Some of Milles’ memories were strong enough that he actually projected them, and Mags felt nauseated by them too, before he shut them out. He hoped he would never find himself in a position like the one Milles had been in. The bandits had been all but defenseless against the Guardsmen—highly trained, heavily armored, heavily armed. Most of them hadn’t so much as a shield; they’d just picked up whatever weapon was closest to hand, tried to fight their way out of the valley, and been met by arrows everywhere. The ones that survived that had been insanely desperate, or they would never have tried to fight their way past the Guard.
Then there had been the fights with the ones trying to hide in the caves. That hadn’t lasted past the Guard tossing in balls of pitch and tar that were on fire and put out huge clouds of choking smoke. Again, there was no choice: choke to death on the smoke or face the Guard. And for whatever reason, few of them seemed to consider a third option—surrender.
Maybe because they knew they’d probably be hung anyway if they did. According to the reports that Mags had seen, they’d been responsible for hundreds of deaths that the Guard knew of. Which meant there were probably two times more that they didn’t.
“Give me a nice clean battlefield any day,” Milles was saying fervently. “I never want to do that again.”
“There’s a lot to be said for that,” Jakyr agreed. “Although sometimes a battlefield is no cleaner. I’d rather have been in your shoes than face Karsite demons.”
Since that was a conversation Mags
really didn’t want to listen in on—having far too vivid memories of the Karsite demons still—he had Dallen drop back to the caravan again. Lita had slowed the vanners; the caravan was pitching a little on the uneven track.
“Problems?” Mags asked.
She shook her head. “As long as it gets no worse than this.”
“It don’t, milady Bard,” offered one of the Guardsmen. “In fact, this’s the worst of it.”
Sure enough the track smoothed out again, and it wasn’t more than a candlemark later that they found themselves threading an entrance between two sheer stone faces. It looked as if a giant had cleft the hill with an ax, making a passage between two halves of an exceedingly tall hill. A small mountain, he would have said.
It was a good thing that he was used to the mines, because that passage would have been claustrophobic. As it was, a couple of the Guard looked very uneasy until they came out on the other side.
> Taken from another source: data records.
Source: an optimization exercise on an open RTL-to-GDS flow (aim: small area, a short achievable clock period and few clock cycles). Production flows keep margins and buffers that such runs may drop. RTL that was checked went through simulation tests only; none was proved equivalent to the original. Power figures rest on the tool's default switching activity, not on a simulated workload.

## fdrd_stream
module fdrd_stream (
    input  wire        clk,
    input  wire        rst,             
    input  wire        start,
    input  wire [11:0] frame_len,
    output wire        start_ready,
    input  wire        in_valid,
    input  wire [7:0]  in_data,
    output wire        in_ready,
    output reg         rec_valid,
    output wire [63:0] rec_ts,
    output wire [7:0]  rec_prio,
    output wire [31:0] rec_lon,
    output wire [31:0] rec_lat,
    output wire [15:0] rec_alt,
    output wire [15:0] rec_angle,
    output wire [7:0]  rec_sats,
    output wire [15:0] rec_speed,
    output wire [15:0] rec_event_io,
    output wire [15:0] rec_total_io,
    output wire [15:0] rec_cnt_1b,
    output wire [15:0] rec_cnt_2b,
    output wire [15:0] rec_cnt_4b,
    output wire [15:0] rec_cnt_8b,
    output wire [15:0] rec_cnt_nx,
    output wire [9:0]  rec_elem_first,
    output wire [10:0] rec_off,
    output wire [10:0] rec_len,
    output reg         elem_valid,
    output wire [15:0] elem_id,
    output wire [2:0]  elem_kind,
    output wire [7:0]  elem_rec,
    output wire [15:0] elem_vlen,
    output wire [10:0] elem_voff,
    output wire [63:0] elem_val,
    output reg         done,
    output reg  [2:0]  result,
    output wire [7:0]  anomaly,
    output wire [15:0] crc_calc,
    output wire [7:0]  ack,
    output wire [7:0]  rec_count,
    output wire [9:0]  elem_count,
    output wire [10:0] err_pos
);
Size: roughly 540 flip-flops.
export LEC_CHECK = 0
export CAP_MARGIN = 20
export CORE_MARGIN = 2
export CORE_UTILIZATION = 55
export SLEW_MARGIN = 20
create_clock -name core_clock -period 11.0 [get_ports {clk}]
standard.sh (not shown) runs the stock make flow with config.mk's settings and CLKGATE_MAP_FILE= SYNTH_SCRIPT=/design/flow/synth_recipe.tcl, a recipe that flattens the netlist after the stock synthesis.
==> flow/flow/run.sh <==
#!/bin/bash
# Standard ORFS layout (unchanged synthesis, SDC and clock) with:
#  - timing repair aimed at a larger setup slack margin, so it keeps working
#    below the 11 ns clock;
#  - port buffers of the smallest buffer cell (every port is still buffered);
#  - a clock tree of clkbuf_16 with larger sink clusters and no dummy loads.
set -euo pipefail
CTS="-sink_clustering_enable -repair_clock_nets -sink_clustering_size 26 -sink_clustering_max_diameter 100 -buf_list sky130_fd_sc_hd__clkbuf_16 -dont_use_dummy_load"
bash standard.sh SETUP_SLACK_MARGIN=7.5 \
  "BUFFER_PORTS_ARGS=-buffer_cell sky130_fd_sc_hd__buf_1" \
  "CTS_ARGS=$CTS" finish > make_finish.log 2>&1
Edit:
--- a/flow/design.v
+++ b/flow/design.v
@@ -70,26 +70,40 @@
         end
     endfunction
     reg        idle;          
     reg        inr;           
     reg        st_tk;         
     reg [11:0] rc;            
     reg        tk;            
     reg [7:0]  db;            
     reg        dbz;           
+    reg        lt1, lt2, lt4, lt8, lt26;
     assign start_ready = idle;
     assign in_ready    = inr;
     wire take    = in_valid && inr;
     wire st_take = start && idle;
     wire len_ok  = (frame_len >= 12'd15) && (frame_len <= 12'd2048);
     always @(posedge clk) begin
         db  <= in_data;
         dbz <= (in_data == 8'd0);
+        if (tk) begin
+            lt1  <= (rc < 12'd2);
+            lt2  <= (rc < 12'd3);
+            lt4  <= (rc < 12'd5);
+            lt8  <= (rc < 12'd9);
+            lt26 <= (rc < 12'd27);
+        end else begin
+            lt1  <= (rc < 12'd1);
+            lt2  <= (rc < 12'd2);
+            lt4  <= (rc < 12'd4);
+            lt8  <= (rc < 12'd8);
+            lt26 <= (rc < 12'd26);
+        end
         if (rst) begin
             inr <= 1'b0;
             tk  <= 1'b0;
         end else begin
             tk <= take;
             if (st_take) begin
                 rc  <= frame_len;
                 inr <= len_ok;
             end else begin
@@ -123,25 +137,18 @@
     reg [10:0]  rlen;
     reg [15:0]  id;
     reg [10:0]  nxlen;
     reg         nxbig;
     reg [10:0]  voff;
     reg [63:0]  acc;
     wire        cdc_ok  = is8 || is8e;
     wire        body    = !rc[11] && rc != 12'd0;
     wire [10:0] pos_inc = pos + 11'd1;
-    wire hz5  = (rc[11:5] == 7'd0);
-    wire hz3  = hz5 && rc[4:3] == 2'd0;
-    wire lt1  = hz3 && rc[2:0] == 3'd0;
-    wire lt2  = hz3 && rc[2:1] == 2'd0;
-    wire lt4  = hz3 && !rc[2];
-    wire lt8  = hz3;
-    wire lt26 = hz5 && !(rc[4] && rc[3] && (rc[2] || rc[1]));
     reg fail;
     always @(*) begin
         fail = 1'b0;
         if (st[S_RH]) begin
             if (is8) begin
                 if (fcnt[4:0] == 5'd28) fail = lt26;
             end else begin
                 case (fcnt[4:0])
                     5'd28: fail = lt8;
=> The changed run completed without violations. Area after synthesis rose by 0.59%. Sequential power stays flat. Clock-buffer cell count goes up by 1. Critical path depth stays the same. Worst setup slack improves by 0.060 ns. Final cell count came out higher by 0.63%. Clock skew fell by 0.028 ns. Power is about the same. Routed wire length decreases by 1.5%. Synthesized cell count rose by 1.1%. Cell area barely changes.
Testbench counts after the change, summed over its fixed seeds: cycles 92,202.
Only the layout flow was run in the first run of this note; the RTL was not checked for function there.

[what the ideal ports hide]
Ports are ideal in the flow. The routed layouts listed here were re-timed in OpenROAD. Step 1 assumes that a clkbuf_16 drives the clock port and a buf_2 every other input. Step 2 times the ports against the registers' clock, not the clock port: input delays grow and output delays shrink by t, the midpoint of the rising clock arrivals with the driver on. Slacks: ideal ports / drivers / drivers and shift; pairs: ideal ports / drivers.
run	t, ns	setup slack, ns	worst setup path at the end	latest minus earliest clock arrival (ns)	worst register clock-pin slew, ns
the first run	0.621	7.453 / 7.397 / 7.216	input to register	0.097 / 0.097	0.12 / 0.12
the second run	0.623	7.513 / 7.455 / 7.324	input to register	0.072 / 0.072	0.12 / 0.12
After both steps setup and hold are still met in every run listed. For the first run, which loses most, drivers alone change the setup slack by -0.056 ns; drivers and shift together by -0.237 ns.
And the other side was a pretty, if unremarkable, tiny pocket valley, ringed completely by hills with very steep—in fact, he would have said, sheer—cliffs on the valley side. It was as if that same giant had taken his fist and punched a cup into the hills.
“Now . . . this is odd,” Jakyr said, looking around himself. “Very odd . . .”
“How odd?” asked Milles.
“Well . . . I’ve been to a lot of strange places, so I’ve seen a bit more than your average Herald,” Jakyr replied. “And if I had just come on this place . . . I’d say it was a Hawkbrother Vale. . . .”
A Hawkbrother Vale?
:You know, he’s right,: Dallen said. :It has the look of a Vale, a long abandoned one, but a Vale nevertheless.:
“Huh.” Milles looked surprised. “I thought they were a myth.”
“Not even close.” Jakyr dismounted. “I’ve met ’em. I’ve been to two Vales. The only thing missing here is the giant trees, but those won’t flourish once the Hawkbrothers leave, and they’d have fallen a long, long time ago. Or got cut down. Those big trees, they’re mighty tempting to a woodsman. You could build your entire Guardpost from the wood from one, and who knows? Maybe someone did. One way to know for sure. Go on, Jermayan. You’re better at this than me.”